■ **Task prompt**
Your answer should be the lines below from the one with "always_comb begin" to the one with "result = a ^ b;", both included, given again exactly and with nothing added.

* * * * *

**config.mk**
```make
export PLATFORM = sky130hd
export DESIGN_NAME = fx2lp_stream_in_writer
export DESIGN_NICKNAME = d
export VERILOG_FILES = /design/src/rtl/fx2lp_stream_in_writer.sv
export SDC_FILE = /design/constraint.sdc
export NUM_CORES = 1
export LEC_CHECK = 0
export ABC_AREA = 1
export BUFFER_PORTS_ARGS = -buffer_cell sky130_fd_sc_hd__buf_2
export CAP_MARGIN = 20
export CORE_ASPECT_RATIO = 0.75
export CORE_MARGIN = 5
export CORE_UTILIZATION = 60
export CTS_CLUSTER_DIAMETER = 120
export DETAILED_ROUTE_END_ITERATION = 8
export PLACE_DENSITY = 0.78
export SETUP_SLACK_MARGIN = 0.4
export SYNTH_ARGS = -nofsm -noshare
export SYNTH_HDL_FRONTEND = slang
export SYNTH_SLANG_ARGS = --single-unit
```
**constraint.sdc**
```tcl
create_clock -name clk -period 3.2 [get_ports clk]
set_input_delay 0.16 -clock clk [delete_from_list [all_inputs] [get_ports clk]]
set_output_delay 0.16 -clock clk [all_outputs]
set_load 0.05 [all_outputs]
```
[config.mk]
export PLATFORM = sky130hd
export DESIGN_NAME = chained_alu_pipe
export DESIGN_NICKNAME = d
export VERILOG_FILES = /design/src/rtl/alu_pkg.sv /design/src/rtl/alu_datapath.sv /design/src/rtl/chained_alu_pipe.sv
export SDC_FILE = /design/constraint.sdc
export NUM_CORES = 1
export LEC_CHECK = 0
export CORE_MARGIN = 4
export CORE_UTILIZATION = 30
export DETAILED_ROUTE_END_ITERATION = 8
export PLACE_DENSITY = 0.52
export SLEW_MARGIN = 20
export SYNTH_ARGS = -nofsm -noshare
export SYNTH_HDL_FRONTEND = slang
export SYNTH_HIERARCHICAL = 1
export SYNTH_SLANG_ARGS = --single-unit
[constraint.sdc]
create_clock -name clk -period 8.6 [get_ports clk]
set_clock_uncertainty 0.15 [all_clocks]
set_input_delay 1.72 -clock clk [delete_from_list [all_inputs] [get_ports clk]]
set_output_delay 1.72 -clock clk [all_outputs]
set_load 0.1 [all_outputs]
[src/rtl/alu_pkg.sv]
// Shared opcode encoding and opcode-class helpers for the chained ALU pipeline.
package alu_pkg;

    localparam int unsigned ALU_OP_W = 3;

    typedef enum logic [ALU_OP_W-1:0] {
        OpAdd = 3'b000,
        OpSub = 3'b001,
        OpAnd = 3'b010,
        OpOr  = 3'b011,
        OpXor = 3'b100,
        OpNot = 3'b101,
        OpAdc = 3'b110,
        OpSbc = 3'b111
    } alu_op_t;

    function automatic logic op_is_arith(alu_op_t op);
        return (op == OpAdd) || (op == OpSub) || (op == OpAdc) || (op == OpSbc);
    endfunction

    function automatic logic op_is_sub(alu_op_t op);
        return (op == OpSub) || (op == OpSbc);
    endfunction

endpackage

[src/rtl/alu_datapath.sv]
// Combinational ALU core: one shared adder for all arithmetic ops plus bitwise logic.
module alu_datapath
    import alu_pkg::*;
#(
    parameter int unsigned WIDTH = 16
) (
    input  logic [WIDTH-1:0]    a,
    input  logic [WIDTH-1:0]    b,
    input  logic [ALU_OP_W-1:0] op,
    input  logic                cin_flag,
    output logic [WIDTH-1:0]    result,
    output logic                c,
    output logic                v,
    output logic                n,
    output logic                z
);

    alu_op_t          op_e;
    logic             sub;
    logic             arith;
    logic             cin;
    logic [WIDTH-1:0] b_x;
    logic [WIDTH:0]   sum_full;
    logic [WIDTH-1:0] sum_low;
    logic             cout;
    logic             c_msb;

    assign op_e = alu_op_t'(op);

    always_comb begin
        sub   = op_is_sub(op_e);
        arith = op_is_arith(op_e);
        b_x   = b ^ {WIDTH{sub}};

        unique case (op_e)
            OpSub:   cin = 1'b1;
            OpAdc:   cin = cin_flag;
            OpSbc:   cin = ~cin_flag;
            default: cin = 1'b0;
        endcase

        sum_full = {1'b0, a} + {1'b0, b_x} + {{WIDTH{1'b0}}, cin};
        // Low-bit sum isolates the carry into the MSB for the overflow flag.
        sum_low  = {1'b0, a[WIDTH-2:0]} + {1'b0, b_x[WIDTH-2:0]} + {{(WIDTH-1){1'b0}}, cin};
        cout     = sum_full[WIDTH];
        c_msb    = sum_low[WIDTH-1];

        result = sum_full[WIDTH-1:0];
        unique case (op_e)
            OpAnd:   result = a & b;
            OpOr:    result = a | b;
            OpXor:   result = a ^ b;
            OpNot:   result = ~a;
            default: result = sum_full[WIDTH-1:0];
        endcase

        c = arith & (cout ^ sub);
        v = arith & (c_msb ^ cout);
        n = arith & result[WIDTH-1];
        z = (result == '0);
    end

endmodule

[src/rtl/chained_alu_pipe.sv]
// Registered ALU stage with valid/ready handshake, persistent carry for ADC/SBC
// chains and a sticky overflow flag.
module chained_alu_pipe
    import alu_pkg::*;
#(
    parameter int unsigned WIDTH = 16
) (
    input  logic                clk,
    input  logic                rst_n,
    input  logic                in_valid,
    output logic                in_ready,
    input  logic [WIDTH-1:0]    in_a,
    input  logic [WIDTH-1:0]    in_b,
    input  logic [ALU_OP_W-1:0] in_op,
    output logic                out_valid,
    input  logic                out_ready,
    output logic [WIDTH-1:0]    out_result,
    output logic                out_c,
    output logic                out_v,
    output logic                out_n,
    output logic                out_z,
    output logic                carry_flag,
    output logic                sticky_v,
    input  logic                clr_sticky
);

    logic [WIDTH-1:0] dp_result;
    logic             dp_c;
    logic             dp_v;
    logic             dp_n;
    logic             dp_z;
    logic             accept;
    logic             in_arith;

    logic             valid_q;
    logic [WIDTH-1:0] result_q;
    logic             c_q;
    logic             v_q;
    logic             n_q;
    logic             z_q;
    logic             carry_q;
    logic             sticky_q;

    alu_datapath #(
        .WIDTH (WIDTH)
    ) u_datapath (
        .a        (in_a),
        .b        (in_b),
        .op       (in_op),
        .cin_flag (carry_q),
        .result   (dp_result),
        .c        (dp_c),
        .v        (dp_v),
        .n        (dp_n),
        .z        (dp_z)
    );

    // Depends only on output-side state so a held result never blocks a drain.
    assign in_ready = !valid_q || out_ready;
    assign accept   = in_valid && in_ready;
    assign in_arith = op_is_arith(alu_op_t'(in_op));

    always_ff @(posedge clk or negedge rst_n) begin
        if (!rst_n) begin
            valid_q  <= 1'b0;
            result_q <= '0;
            c_q      <= 1'b0;
            v_q      <= 1'b0;
            n_q      <= 1'b0;
            z_q      <= 1'b0;
            carry_q  <= 1'b0;
            sticky_q <= 1'b0;
        end else begin
            if (accept) begin
                valid_q  <= 1'b1;
                result_q <= dp_result;
                c_q      <= dp_c;
                v_q      <= dp_v;
                n_q      <= dp_n;
                z_q      <= dp_z;
                if (in_arith) begin
                    carry_q <= dp_c;
                end
            end else if (valid_q && out_ready) begin
                valid_q <= 1'b0;
            end

            if (accept && dp_v) begin
                sticky_q <= 1'b1;
            end else if (clr_sticky) begin
                sticky_q <= 1'b0;
            end
        end
    end

    assign out_valid  = valid_q;
    assign out_result = result_q;
    assign out_c      = c_q;
    assign out_v      = v_q;
    assign out_n      = n_q;
    assign out_z      = z_q;
    assign carry_flag = carry_q;
    assign sticky_v   = sticky_q;

endmodule

==> results_dict.tcl, run 1 <==
set metrics [dict create \
    ys_seq_area_frac 0.176 \
    vias 2824 \
    hold_viol_final 0 \
    seq_power_share 0.200 \
    boundaryPins 64 \
    period_minus_slack_ps 6520 \
    syn-num-nets 469 \
    cap_viol_max_count 0 \
    swShare 0.549 \
    holdCritPathClass "flop to flop" \
    path_max_fanout 16 \
    antenna_left 0 \
    p_sw_mw 0.436 \
    layout_commonest_cell "clkdlybuf4s50_1" \
    ys_ff_latch 23 \
    fin_ws_ps 2080 \
    power.total_mw 0.793 \
    pwr-share-clk 0.083 \
    die-area_sq_um 12700 \
    reg2reg_slack_ps 4380 \
    drt_iter0_drc 112 \
    synthArstFlopShare 1.00 \
    yosys_warnings 6 \
    fin_setup_tns_ps 0 \
    top_layer_used "met4" \
    fp.coreArea_sq_um 10500 \
    cts_buffer_depth 2 \
    drt-total-wl_um 8130 \
    grt_max_degree 59 \
    cts_tree "built" \
    initial_utilization 0.313 \
    grt_usage 0.128 \
    antennaDiodeCount 0 \
    routed-wl-met3_um 232 \
    pre_cts_ws_ps 1780 \
    nNetsFinal 517 \
    cts_root_buf "clkbuf_8" \
    status "finished clean" \
    timing.slew.headroom 0.341 \
    rsz0062_at_grt "no" \
    comb_power_share 0.717 \
    cts_resized 0 \
    irDropWorstVdd_mv 0.188 \
    dp_hpwl_um 6500 \
    placed_area_sq_um 3950 \
    worstPathArrival_ps 6570 \
    yosys_most_used_dff "dfrtp_1" \
    synth_edf_count 0 \
    p_int_mw 0.358 \
    grt_pass1_vias 2780 \
    wl_met1_um 3930 \
    port_buffers 63 \
    ys_types 63 \
    via_per_inst 5.02 \
    wl_met2_um 3900 \
    areaGrowthSynthToFinish_pct 21.7 \
    final.period_utilization 0.758 \
    hold-worst-slack_ps 342 \
    drive_above_1_share 0.101 \
    clkSinkCount 23 \
    cp-start-kind "input pin" \
    cts_htree_levels 1 \
    clock.fmax_ghz 0.153 \
    layout_common_cells "61 x clkdlybuf4s50_1, 48 x ha_1, 43 x inv_1, 24 x nand2_1" \
    syn_inst 379 \
    grt_pass1_wl_um 13600 \
    slew_viol_final 0 \
    drc 0 \
    clk_latency_ps 260 \
    avgSynthCellArea_sq_um 8.65 \
    fp-row-count 37 \
    final_area_sq_um 3990 \
    syn_area_sq_um 3280 \
    worstMarginPinSlew_ps 989 \
    cts_made_buffers 3 \
    gr-total-overflow 0 \
    routabilityCongestion 0.829 \
    required_ps 8650 \
    postCtsSetupRepairBufs 0 \
    worstSetupPathType "input pin to flop" \
    die_w_um 113 \
    dr.pass1.iters 4 \
    wl_per_cell_um 14.5 \
    end_kind "flop" \
    power.density_nw_per_um2 199 \
    p_leak_nw 1.81 \
    clk_pin_slew_ps 70 \
    dieHeight_um 113 \
    antenna_found_initial 0 \
    setup_violations 0 \
    ctsHoldBuffers 0 \
]
critical path, stage by stage:
cell	delay, ps
clkdlybuf4s50_1	620
nand2b_1	510
nand3_1	190
buf_4	320
xnor2_1	200
fa_1	450
a21o_1	210
a221o_1	400
xnor2_2	160
o21ai_2	70
or4_1	550
or4b_1	470
or4_1	420
nor3_2	120
mux2_4	160
logic make-up (layout without fill, tap and decap cells):
group | count (synthesis) | count (layout) | synth area share
adders and majority gates | 50 | 50 | 0.195
xor gates and xnor gates | 28 | 28 | 0.0771
and+or+nand+nor | 91 | 91 | 0.146
muxes | 27 | 27 | 0.112
AOI/OAI and AO/OA | 96 | 96 | 0.205
buffers and inverters | 64 | 111 | 0.0893
DFF | 23 | 23 | 0.176
sequential cells by signal, summed over array words and instances, names as in the netlist:
signal / flops
carry_flag: 1
out_result: 16
out_n: 1
out_z: 1
out_valid: 1
sticky_v: 1
out_c: 1
out_v: 1
through the flow:
step / util / std cells
after CTS: 0.382 / 562
after detailed placement: 0.378 / 558
after floorplan: - / 379
final: 0.381 / 562
after global placement: 0.378 / 558
after global routing: 0.381 / 562
cell type report:
| class | instances | area [sq um] |
|---|---|---|
| Clock buffer | 4 | 45.0 |
| Tap cell | 136 | 170 |
| Timing Repair Buffer | 64 | 628 |
| Inverter | 43 | 161 |
| Sequential cell | 23 | 576 |
| Multi-Input combinational cell | 292 | 2410 |
| Fill cell | 1092 | 6470 |
Yosys cell counts (all sizes together), types with 5 or more instances:
| master | number | area (sq um) |
|---|---|---|
| a21oi | 19 | 95.1 |
| ha | 48 | 601 |
| nand2 | 25 | 101 |
| o21ai | 19 | 98.8 |
| a31oi | 7 | 50.1 |
| mux2 | 21 | 308 |
| buf | 12 | 77.6 |
| nor2b | 5 | 31.3 |
| clkbuf | 9 | 53.8 |
| nor3 | 6 | 35.0 |
| o22ai | 6 | 37.5 |
| mux2i | 6 | 60.1 |
| or2 | 6 | 37.5 |
| nand2b | 5 | 38.8 |
| dfrtp | 23 | 576 |
| nand3 | 9 | 45.0 |
| inv | 43 | 161 |
| xnor2 | 24 | 218 |
| o211ai | 8 | 60.1 |
| a211oi | 9 | 67.6 |
| nor2 | 19 | 71.3 |
power by group through the flow:
| stage | clock (mW) | sequential, mW | combinational [mW] |
|---|---|---|---|
| after floorplan | 0 | 0.386 | 0.210 |
| after global placement | 0 | 0.161 | 0.568 |
| after detailed placement | 0 | 0.161 | 0.572 |
| after CTS | 0.0689 | 0.159 | 0.572 |
| after global routing | 0.0722 | 0.163 | 0.604 |
| final | 0.0656 | 0.159 | 0.569 |
metal layers:
layer,vias to the layer above,GRT usage
met4,0,0.0329
li1,1452,-
met2,43,0.220
met3,7,0.0124
met5,-,0
met1,1322,0.171
worst paths after layout:
kind / from / endpoint / cells past startpoint
setup / recovery: in_op[2] / out_z / 15
hold / removal: out_v / out_v / 1
setup reg to reg: carry_flag / out_z / 15
hold reg to reg: out_v / out_v / 1
max in group asynchronous: rst_n / out_result[13] / 1
min in group asynchronous: rst_n / out_result[3] / 1
No activity file was read; power rests on OpenSTA's default activity.
==> inputs of run 2 (changes only) <==
==> constraint.sdc (replaced) <==
create_clock -name clk -period 6.7 [get_ports clk]
set_clock_uncertainty 0.15 [all_clocks]
set_input_delay 1.34 -clock clk [delete_from_list [all_inputs] [get_ports clk]]
set_output_delay 1.34 -clock clk [all_outputs]
set_load 0.1 [all_outputs]
==> run 2 against run 1 <==
Critical path depth stayed put; flip-flop and latch count did not move; first-iteration DRC count rose by 12%; global-route usage grew 0.35 points; combinational power up 29%; via count fell by 0.14%; worst hold slack improved by 11 ps; clock-buffer cell count unchanged; critical path type unchanged.
==> results_dict.tcl, run 2 (synthesis gave the netlist of run 1 again) <==
set metrics [dict create \
    status "finished clean" \
    p_leak_nw 1.83 \
    drt_iter0_drc 125 \
    grt_max_degree 43 \
    dp_hpwl_um 6680 \
    p_int_mw 0.461 \
    die_w_um 113 \
    wl_per_cell_um 14.6 \
    postCtsSetupRepairBufs 0 \
    drt-total-wl_um 8290 \
    p_sw_mw 0.558 \
    seq_power_share 0.201 \
    antenna_left 0 \
    ctsHoldBuffers 0 \
    n_fill_cell 1074 \
    fp-row-count 37 \
    hold-worst-slack_ps 352 \
    layout_commonest_cell "clkdlybuf4s50_1" \
    required_ps 6750 \
    clock.fmax_ghz 0.176 \
    final.period_utilization 0.846 \
    utilization 0.385 \
    setup_violations 0 \
    cp-start-kind "input pin" \
    drive_above_1_share 0.111 \
    nNetsFinal 522 \
    cap_viol_max_count 0 \
    largest_reg_flops 16 \
    cts_resized 0 \
    rsz0062_at_grt "no" \
    slowest_stage "clkdlybuf4s50_1" \
    power.density_nw_per_um2 253 \
    dr.pass1.iters 4 \
    critPathMostFrequentCell "or4_1" \
    drc 0 \
    comb_power_share 0.720 \
    path_max_fanout 16 \
    regArea_sq_um 576 \
    grt_pass1_vias 2834 \
    initial_utilization 0.313 \
    clk_latency_ps 250 \
    antenna_found_initial 0 \
    pwr-share-clk 0.079 \
    layout_common_cells "61 x clkdlybuf4s50_1, 48 x ha_1, 43 x inv_1, 24 x nand2_1" \
    cts_made_buffers 3 \
    via_per_inst 4.97 \
    die-area_sq_um 12700 \
    clkSinkCount 23 \
    period_minus_slack_ps 5670 \
    fin_setup_tns_ps 0 \
    swShare 0.547 \
    grt_pass1_wl_um 14000 \
    slew_viol_final 0 \
    fp.coreArea_sq_um 10500 \
    end_kind "flop" \
    areaGrowthSynthToFinish_pct 22.9 \
    worstPathArrival_ps 5720 \
    worstPathCellList "clkdlybuf4s50_1 > nand2b_1 > nand3_1 > buf_4 > xnor2_1 > fa_1 > a21o_1 > a221o_1 > xnor2_2 > o21ai_2 > or4_1 > or4b_1 > or4_1 > nor3_2 > mux2_4" \
    worstSetupPathType "input pin to flop" \
    timing.slew.headroom 0.344 \
    fin_cells 567 \
    dp_cells 563 \
    cts_root_buf "clkbuf_8" \
    worstMarginPinSlew_ps 981 \
    crit_path_max_incr_delay_ps 630 \
    port_buffers 63 \
    fin_ws_ps 1030 \
    routabilityCongestion 0.825 \
    clk_pin_slew_ps 70 \
    cts_buffer_depth 2 \
    grt_usage 0.131 \
    multi_input_area_sq_um 2410 \
    cts_htree_levels 1 \
    vias 2820 \
    dieHeight_um 113 \
    cts_tree "built" \
    hold_viol_final 0 \
    antennaDiodeCount 0 \
    pre_cts_ws_ps 735 \
    holdCritPathClass "flop to flop" \
    boundaryPins 64 \
    irDropWorstVdd_mv 0.202 \
    gr-total-overflow 0 \
]
[run 2: routing by layer]
| layer | up-vias | wire (um) | track usage |
|---|---|---|---|
| met5 | - | 0 | 0 |
| met4 | 0 | 160 | 0.0417 |
| met3 | 12 | 347 | 0.0113 |
| met2 | 53 | 3850 | 0.220 |
| met1 | 1304 | 3930 | 0.179 |
| li1 | 1451 | - | - |
[run 2: cell type report]
cell class              instances  share of cell area
flip-flops and latches         23               0.143
inverters                      43              0.0401
well taps                     136              0.0422
clock buffers                   4              0.0112
multi-input cells             292               0.598
repair buffers                 69               0.165
[run 2: power groups by stage]
stage	clock network [mW]	logic [mW]	registers (mW)
floorplan	0	0.270	0.495
global route	0.0900	0.779	0.211
CTS	0.0854	0.737	0.206
detailed placement	0	0.736	0.208
global placement	0	0.732	0.207
finish	0.0806	0.733	0.205
[run 2: critical path: cells and delay by family]
kind,cells,cell delay (ps)
adders and majority gates,1,440
buffers and inverters,2,900
AOI/OAI and AO/OA,3,670
and+or+nand+nor,6,1860
muxes,1,150
xor gates and xnor gates,2,350
[run 2: through the flow]
stage | instance area [sq um] | total power [mW]
floorplan | 3280 | 0.765
global placement | 3990 | 0.939
detailed placement | 3990 | 0.944
CTS | 4030 | 1.03
global route | 4030 | 1.08
finish | 4030 | 1.02
[run 2: worst paths after layout]
path,startpoint,slack [ps],to,depth (start not counted)
hold reg to reg,out_v,350,out_v,1
hold / removal,out_v,350,out_v,1
min in group asynchronous,rst_n,890,out_result[2],1
max in group asynchronous,rst_n,5180,sticky_v,1
setup reg to reg,carry_flag,2510,out_z,15
setup / recovery,in_op[2],1030,out_z,15
==> inputs of run 3 (changes only) <==
--- a/config.mk
+++ b/config.mk
@@ -8,7 +8,7 @@
 export CORE_MARGIN = 4
 export CORE_UTILIZATION = 30
 export DETAILED_ROUTE_END_ITERATION = 8
-export PLACE_DENSITY = 0.52
+export PLACE_DENSITY = 0.54
 export SLEW_MARGIN = 20
 export SYNTH_ARGS = -nofsm -noshare
 export SYNTH_HDL_FRONTEND = slang
==> constraint.sdc (replaced) <==
create_clock -name clk -period 4.9 [get_ports clk]
set_clock_uncertainty 0.15 [all_clocks]
set_input_delay 0.98 -clock clk [delete_from_list [all_inputs] [get_ports clk]]
set_output_delay 0.98 -clock clk [all_outputs]
set_load 0.1 [all_outputs]
==> run 3 against run 2 <==
Clock power rose by 36%; first-iteration DRC count decreased by 21%; die area unchanged; clock-buffer cell count did not move; sequential power rose by 36%; flip-flop and latch count unchanged; core utilization grew 4.7 points; combinational power up 54%; sequential share of layout area decreased by 1.6 points; largest cell class unchanged.
==> results_dict.tcl, run 3 (synthesis gave the netlist of run 1 again) <==
set metrics [dict create \
    status "finished clean" \
    slew_viol_final 0 \
    hold_depth 1 \
    swShare 0.521 \
    antennaDiodeCount 0 \
    antenna_left 0 \
    critical-path-top-delay-family "simple AND/OR/NAND/NOR gates" \
    pwr-share-clk 0.073 \
    vias 2992 \
    dp_cells 613 \
    layout_commonest_cell "buf_4" \
    cp-start-kind "input pin" \
    worstSetupPathType "input pin to flop" \
    clk_pin_slew_ps 70 \
    initial_utilization 0.313 \
    comb_power_share 0.744 \
    cts_htree_levels 1 \
    gr-total-overflow 0 \
    hold_viol_final 0 \
    crit_path_max_incr_delay_ps 550 \
    areaGrowthSynthToFinish_pct 37.8 \
    drc 0 \
    end_kind "flop" \
    cap_viol_max_count 0 \
    boundaryPins 64 \
    clk_latency_ps 250 \
    reg2reg_to "out_z" \
    clock.fmax_ghz 0.209 \
    die_w_um 113 \
    hp-start "out_v" \
    cts_tree "built" \
    clkSinkCount 23 \
    die-area_sq_um 12700 \
    port_buffers 63 \
    fin_setup_tns_ps 0 \
    p_sw_mw 0.789 \
    ctsHoldBuffers 0 \
    fp-row-count 37 \
    p_leak_nw 2.13 \
    dieHeight_um 113 \
    power.total_mw 1.51 \
    setup_violations 0 \
    worstPathArrival_ps 4840 \
    via_per_inst 4.82 \
    p_int_mw 0.724 \
    cts_made_buffers 3 \
    timing.slew.headroom 0.349 \
    routabilityCongestion 0.819 \
    grt_pass1_vias 2976 \
    drt_iter0_drc 99 \
    worstPathCellList "buf_4 > buf_6 > ha_1 > nand3_1 > nor2_1 > a21oi_2 > fa_2 > inv_2 > fa_2 > a21o_1 > a221o_1 > xnor2_2 > o21ai_2 > or4_4 > or4b_4 > or4_4 > nor3_2 > mux2_4" \
    required_ps 4950 \
    drt-total-wl_um 8760 \
    seq_power_share 0.184 \
    nNetsFinal 576 \
    slowest_stage "or4_4" \
    r2r_cells 15 \
    layout_common_cells "61 x buf_4, 57 x clkdlybuf4s50_1, 48 x ha_1, 41 x inv_1, 24 x nand2_1" \
    path_max_fanout 6 \
    dr.pass1.iters 4 \
    wl_per_cell_um 14.1 \
    grt_pass1_wl_um 14400 \
    largest_reg_flops 16 \
    grt_usage 0.134 \
    reg2reg_slack_ps 760 \
    dp_hpwl_um 7300 \
    worstSetupPathDepth 18 \
    min_to "out_v" \
    final.period_utilization 0.978 \
    worstMarginPinSlew_ps 973 \
    antenna_found_initial 0 \
    cts_buffer_depth 2 \
    power.density_nw_per_um2 335 \
    cts_root_buf "clkbuf_8" \
    holdCritPathClass "flop to flop" \
    grt_max_degree 45 \
    reg2reg_from "carry_flag" \
    fp.coreArea_sq_um 10500 \
    path_buf_inv 3 \
    fin_cells 621 \
    drive_above_1_share 0.247 \
    irDropWorstVdd_mv 0.410 \
    period_minus_slack_ps 4790 \
]
## run 3: changes by cell type in the layout (fill, tap and decap cells not counted), sizes merged
cell,change
buf,+57
clkdlybuf4s50,-4
dlygate4sd2,+1
## run 3: through the flow
step                hold slack, ps  cell area [sq um]  setup slack [ps]   util
floorplan                      534               3350              -191      -
global route                   366               4520             -3.91  0.432
CTS                            345               4470              15.5  0.427
detailed placement             327               4390              -552  0.419
finish                         340               4520               108  0.432
global placement               325               4390              -464  0.419
## run 3: repair_timing
item / CTS / global route
buffers inserted: 0 / 4
pin swaps: 12 / 17
resized for setup: 20 / 6
endpoints found under the setup margin: 1 / 1
## run 3: power groups by stage
| stage | registers, mW | clock network [mW] | logic, mW |
|---|---|---|---|
| 2_1_floorplan | 0.677 | 0 | 0.377 |
| 3_3_place_gp | 0.281 | 0 | 1.10 |
| 3_5_place_dp | 0.283 | 0 | 1.11 |
| 4_1_cts | 0.280 | 0.117 | 1.12 |
| 5_1_grt | 0.286 | 0.126 | 1.19 |
| 6_report | 0.278 | 0.110 | 1.13 |
## run 3: worst max-delay path by stage
stage,start,endpoint,slack [ps]
detailed placement,in_op[1],out_z,-550
global route,in_op[1],out_z,-4
CTS,in_op[1],out_z,20
floorplan,in_op[0],out_z,-190
finish,in_op[1],out_z,110
global placement,in_op[1],out_z,-460
## run 3: final cells by class
class	count	area, sq um
timing repair buffer	123	1070
fill	1078	5940
inverter	43	161
clock buffer	4	45.0
sequential	23	576
multi-input combinational	292	2500
tap	136	170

* * * * *

■ **Result of this task**
    always_comb begin
        sub   = op_is_sub(op_e);
        arith = op_is_arith(op_e);
        b_x   = b ^ {WIDTH{sub}};

        unique case (op_e)
            OpSub:   cin = 1'b1;
            OpAdc:   cin = cin_flag;
            OpSbc:   cin = ~cin_flag;
            default: cin = 1'b0;
        endcase

        sum_full = {1'b0, a} + {1'b0, b_x} + {{WIDTH{1'b0}}, cin};
        // Low-bit sum isolates the carry into the MSB for the overflow flag.
        sum_low  = {1'b0, a[WIDTH-2:0]} + {1'b0, b_x[WIDTH-2:0]} + {{(WIDTH-1){1'b0}}, cin};
        cout     = sum_full[WIDTH];
        c_msb    = sum_low[WIDTH-1];

        result = sum_full[WIDTH-1:0];
        unique case (op_e)
            OpAnd:   result = a & b;
            OpOr:    result = a | b;
            OpXor:   result = a ^ b;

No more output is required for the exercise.